Saved data entries:
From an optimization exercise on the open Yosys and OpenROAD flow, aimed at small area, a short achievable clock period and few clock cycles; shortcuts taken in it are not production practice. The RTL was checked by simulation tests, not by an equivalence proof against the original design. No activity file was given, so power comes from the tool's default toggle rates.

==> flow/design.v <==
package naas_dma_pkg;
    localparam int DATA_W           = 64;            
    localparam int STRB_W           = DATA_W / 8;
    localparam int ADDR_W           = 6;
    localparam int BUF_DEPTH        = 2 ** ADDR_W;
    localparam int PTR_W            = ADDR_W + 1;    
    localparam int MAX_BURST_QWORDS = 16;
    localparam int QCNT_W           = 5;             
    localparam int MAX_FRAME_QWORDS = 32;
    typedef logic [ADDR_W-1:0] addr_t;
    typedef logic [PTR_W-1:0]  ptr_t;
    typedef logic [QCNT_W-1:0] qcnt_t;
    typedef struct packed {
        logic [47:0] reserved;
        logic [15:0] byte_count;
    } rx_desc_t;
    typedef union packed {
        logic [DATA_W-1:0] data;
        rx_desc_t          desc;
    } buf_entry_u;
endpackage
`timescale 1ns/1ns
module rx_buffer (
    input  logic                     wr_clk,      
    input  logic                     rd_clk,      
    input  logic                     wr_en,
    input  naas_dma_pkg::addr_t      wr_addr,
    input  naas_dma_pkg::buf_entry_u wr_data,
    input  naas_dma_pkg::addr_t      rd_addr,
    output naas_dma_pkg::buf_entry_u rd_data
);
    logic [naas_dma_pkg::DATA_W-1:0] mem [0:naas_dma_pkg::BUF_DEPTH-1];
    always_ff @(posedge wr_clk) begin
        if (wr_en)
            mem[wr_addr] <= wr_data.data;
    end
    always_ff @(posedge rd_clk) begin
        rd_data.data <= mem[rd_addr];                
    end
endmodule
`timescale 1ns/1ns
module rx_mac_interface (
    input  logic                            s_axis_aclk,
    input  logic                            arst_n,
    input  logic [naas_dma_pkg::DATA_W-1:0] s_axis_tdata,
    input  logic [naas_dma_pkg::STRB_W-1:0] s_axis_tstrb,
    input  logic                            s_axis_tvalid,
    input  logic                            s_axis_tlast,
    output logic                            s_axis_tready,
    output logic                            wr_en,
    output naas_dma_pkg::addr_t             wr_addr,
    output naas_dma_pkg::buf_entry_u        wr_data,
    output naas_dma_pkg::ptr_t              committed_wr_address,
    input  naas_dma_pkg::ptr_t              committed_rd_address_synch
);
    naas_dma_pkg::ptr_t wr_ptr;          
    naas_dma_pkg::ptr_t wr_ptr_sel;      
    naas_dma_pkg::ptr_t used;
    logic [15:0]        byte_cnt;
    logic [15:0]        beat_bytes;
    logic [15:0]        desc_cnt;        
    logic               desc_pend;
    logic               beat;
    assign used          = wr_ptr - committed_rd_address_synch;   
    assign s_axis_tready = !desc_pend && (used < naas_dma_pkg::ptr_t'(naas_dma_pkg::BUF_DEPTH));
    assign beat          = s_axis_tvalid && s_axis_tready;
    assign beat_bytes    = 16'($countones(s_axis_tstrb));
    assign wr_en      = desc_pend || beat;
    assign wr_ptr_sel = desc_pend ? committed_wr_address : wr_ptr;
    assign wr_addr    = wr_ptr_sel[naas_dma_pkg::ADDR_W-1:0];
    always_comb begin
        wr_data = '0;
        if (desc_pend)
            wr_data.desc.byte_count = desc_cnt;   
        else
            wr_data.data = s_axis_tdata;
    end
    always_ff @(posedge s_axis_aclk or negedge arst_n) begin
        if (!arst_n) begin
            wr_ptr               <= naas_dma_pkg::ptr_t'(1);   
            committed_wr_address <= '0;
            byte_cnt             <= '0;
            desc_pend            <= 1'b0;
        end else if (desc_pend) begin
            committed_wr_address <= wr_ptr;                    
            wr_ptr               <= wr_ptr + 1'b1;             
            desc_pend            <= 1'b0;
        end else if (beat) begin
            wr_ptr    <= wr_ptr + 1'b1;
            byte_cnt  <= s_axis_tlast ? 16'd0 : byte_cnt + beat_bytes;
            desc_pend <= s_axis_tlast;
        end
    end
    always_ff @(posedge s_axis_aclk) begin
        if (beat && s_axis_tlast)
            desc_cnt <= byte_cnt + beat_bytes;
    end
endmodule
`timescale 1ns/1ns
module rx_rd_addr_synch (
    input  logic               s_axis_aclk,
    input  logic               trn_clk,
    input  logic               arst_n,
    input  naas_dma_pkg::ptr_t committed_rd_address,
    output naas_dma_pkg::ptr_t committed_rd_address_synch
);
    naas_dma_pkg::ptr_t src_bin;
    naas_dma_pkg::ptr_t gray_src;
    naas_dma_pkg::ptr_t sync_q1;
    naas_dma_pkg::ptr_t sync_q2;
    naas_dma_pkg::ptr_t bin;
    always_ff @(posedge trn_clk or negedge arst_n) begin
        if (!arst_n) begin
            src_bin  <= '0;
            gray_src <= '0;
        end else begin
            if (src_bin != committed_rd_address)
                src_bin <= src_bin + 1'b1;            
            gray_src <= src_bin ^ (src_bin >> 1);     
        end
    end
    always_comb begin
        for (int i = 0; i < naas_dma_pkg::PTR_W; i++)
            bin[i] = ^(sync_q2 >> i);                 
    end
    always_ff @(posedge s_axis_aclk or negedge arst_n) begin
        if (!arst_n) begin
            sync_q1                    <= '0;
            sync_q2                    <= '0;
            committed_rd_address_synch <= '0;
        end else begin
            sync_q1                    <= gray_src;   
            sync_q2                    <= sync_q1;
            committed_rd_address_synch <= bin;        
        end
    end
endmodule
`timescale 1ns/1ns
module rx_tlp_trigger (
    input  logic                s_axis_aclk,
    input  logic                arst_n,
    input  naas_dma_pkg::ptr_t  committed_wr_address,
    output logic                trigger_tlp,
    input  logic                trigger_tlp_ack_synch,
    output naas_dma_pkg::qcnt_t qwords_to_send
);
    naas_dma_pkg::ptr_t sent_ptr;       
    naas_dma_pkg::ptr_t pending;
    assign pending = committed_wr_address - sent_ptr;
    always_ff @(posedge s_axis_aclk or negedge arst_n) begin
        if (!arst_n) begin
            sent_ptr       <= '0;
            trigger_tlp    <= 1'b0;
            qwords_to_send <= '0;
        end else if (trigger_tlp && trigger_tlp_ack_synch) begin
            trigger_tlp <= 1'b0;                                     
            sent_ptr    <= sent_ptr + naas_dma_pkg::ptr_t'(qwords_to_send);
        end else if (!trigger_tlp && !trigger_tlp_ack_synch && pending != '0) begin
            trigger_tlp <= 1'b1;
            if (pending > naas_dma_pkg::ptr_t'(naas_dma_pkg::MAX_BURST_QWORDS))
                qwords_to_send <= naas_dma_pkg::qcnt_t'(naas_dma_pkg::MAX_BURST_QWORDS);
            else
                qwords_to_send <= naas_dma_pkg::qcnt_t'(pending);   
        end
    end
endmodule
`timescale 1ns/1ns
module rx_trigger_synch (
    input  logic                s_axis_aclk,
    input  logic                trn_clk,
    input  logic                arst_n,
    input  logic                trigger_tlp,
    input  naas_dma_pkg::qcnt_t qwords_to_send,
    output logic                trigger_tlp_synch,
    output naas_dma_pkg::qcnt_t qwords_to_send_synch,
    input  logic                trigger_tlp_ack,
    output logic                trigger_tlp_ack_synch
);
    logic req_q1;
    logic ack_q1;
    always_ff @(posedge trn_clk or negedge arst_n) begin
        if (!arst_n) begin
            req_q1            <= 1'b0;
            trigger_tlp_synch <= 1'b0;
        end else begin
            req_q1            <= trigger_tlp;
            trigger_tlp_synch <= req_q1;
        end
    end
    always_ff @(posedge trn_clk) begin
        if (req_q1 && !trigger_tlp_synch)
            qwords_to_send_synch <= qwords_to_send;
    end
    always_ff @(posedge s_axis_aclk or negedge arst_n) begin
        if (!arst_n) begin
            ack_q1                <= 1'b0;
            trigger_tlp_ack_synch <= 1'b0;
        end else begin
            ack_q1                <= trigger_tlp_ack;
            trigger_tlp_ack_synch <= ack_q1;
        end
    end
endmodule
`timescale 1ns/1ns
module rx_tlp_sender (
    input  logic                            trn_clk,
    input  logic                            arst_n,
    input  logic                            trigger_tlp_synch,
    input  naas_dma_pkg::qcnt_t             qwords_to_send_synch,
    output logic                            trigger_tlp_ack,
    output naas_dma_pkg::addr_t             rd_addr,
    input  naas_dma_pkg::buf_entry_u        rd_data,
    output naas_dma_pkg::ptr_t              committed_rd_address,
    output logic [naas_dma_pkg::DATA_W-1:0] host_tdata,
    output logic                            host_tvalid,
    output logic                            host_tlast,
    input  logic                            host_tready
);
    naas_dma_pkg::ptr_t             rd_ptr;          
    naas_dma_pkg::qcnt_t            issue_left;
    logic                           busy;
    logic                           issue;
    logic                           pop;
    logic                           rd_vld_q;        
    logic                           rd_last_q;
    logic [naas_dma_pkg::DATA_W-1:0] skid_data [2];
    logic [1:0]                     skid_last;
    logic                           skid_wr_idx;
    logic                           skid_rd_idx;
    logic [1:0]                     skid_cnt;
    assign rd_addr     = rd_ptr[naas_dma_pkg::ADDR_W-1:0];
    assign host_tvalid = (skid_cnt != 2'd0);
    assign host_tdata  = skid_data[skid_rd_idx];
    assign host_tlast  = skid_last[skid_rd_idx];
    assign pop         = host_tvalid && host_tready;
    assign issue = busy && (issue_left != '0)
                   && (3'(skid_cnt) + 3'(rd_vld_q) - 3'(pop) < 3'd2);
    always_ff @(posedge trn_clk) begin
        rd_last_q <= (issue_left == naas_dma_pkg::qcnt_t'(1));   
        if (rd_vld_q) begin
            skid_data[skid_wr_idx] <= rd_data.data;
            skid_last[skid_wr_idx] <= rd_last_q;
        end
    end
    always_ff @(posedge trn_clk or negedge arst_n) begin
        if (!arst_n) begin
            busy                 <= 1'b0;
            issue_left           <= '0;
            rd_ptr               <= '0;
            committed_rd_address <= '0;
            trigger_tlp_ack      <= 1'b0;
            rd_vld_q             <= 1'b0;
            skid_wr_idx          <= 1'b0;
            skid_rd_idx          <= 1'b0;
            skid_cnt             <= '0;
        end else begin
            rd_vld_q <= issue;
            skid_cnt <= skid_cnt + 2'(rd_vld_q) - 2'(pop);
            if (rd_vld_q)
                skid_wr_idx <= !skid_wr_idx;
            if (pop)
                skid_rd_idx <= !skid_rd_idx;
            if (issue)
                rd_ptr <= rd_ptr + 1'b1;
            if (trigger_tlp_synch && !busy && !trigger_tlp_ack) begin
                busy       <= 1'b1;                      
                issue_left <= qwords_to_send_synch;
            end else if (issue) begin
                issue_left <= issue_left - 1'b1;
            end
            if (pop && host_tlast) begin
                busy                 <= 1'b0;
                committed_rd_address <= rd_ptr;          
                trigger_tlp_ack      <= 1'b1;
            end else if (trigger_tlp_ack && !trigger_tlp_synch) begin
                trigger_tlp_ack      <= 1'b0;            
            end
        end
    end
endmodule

• **Task brief**
Read through the entries above and copy each line that has the string "busy" in it.

• **Final answer**
    logic                           busy;
    assign issue = busy && (issue_left != '0)
            busy                 <= 1'b0;
            if (trigger_tlp_synch && !busy && !trigger_tlp_ack) begin
                busy       <= 1'b1;                      
                busy                 <= 1'b0;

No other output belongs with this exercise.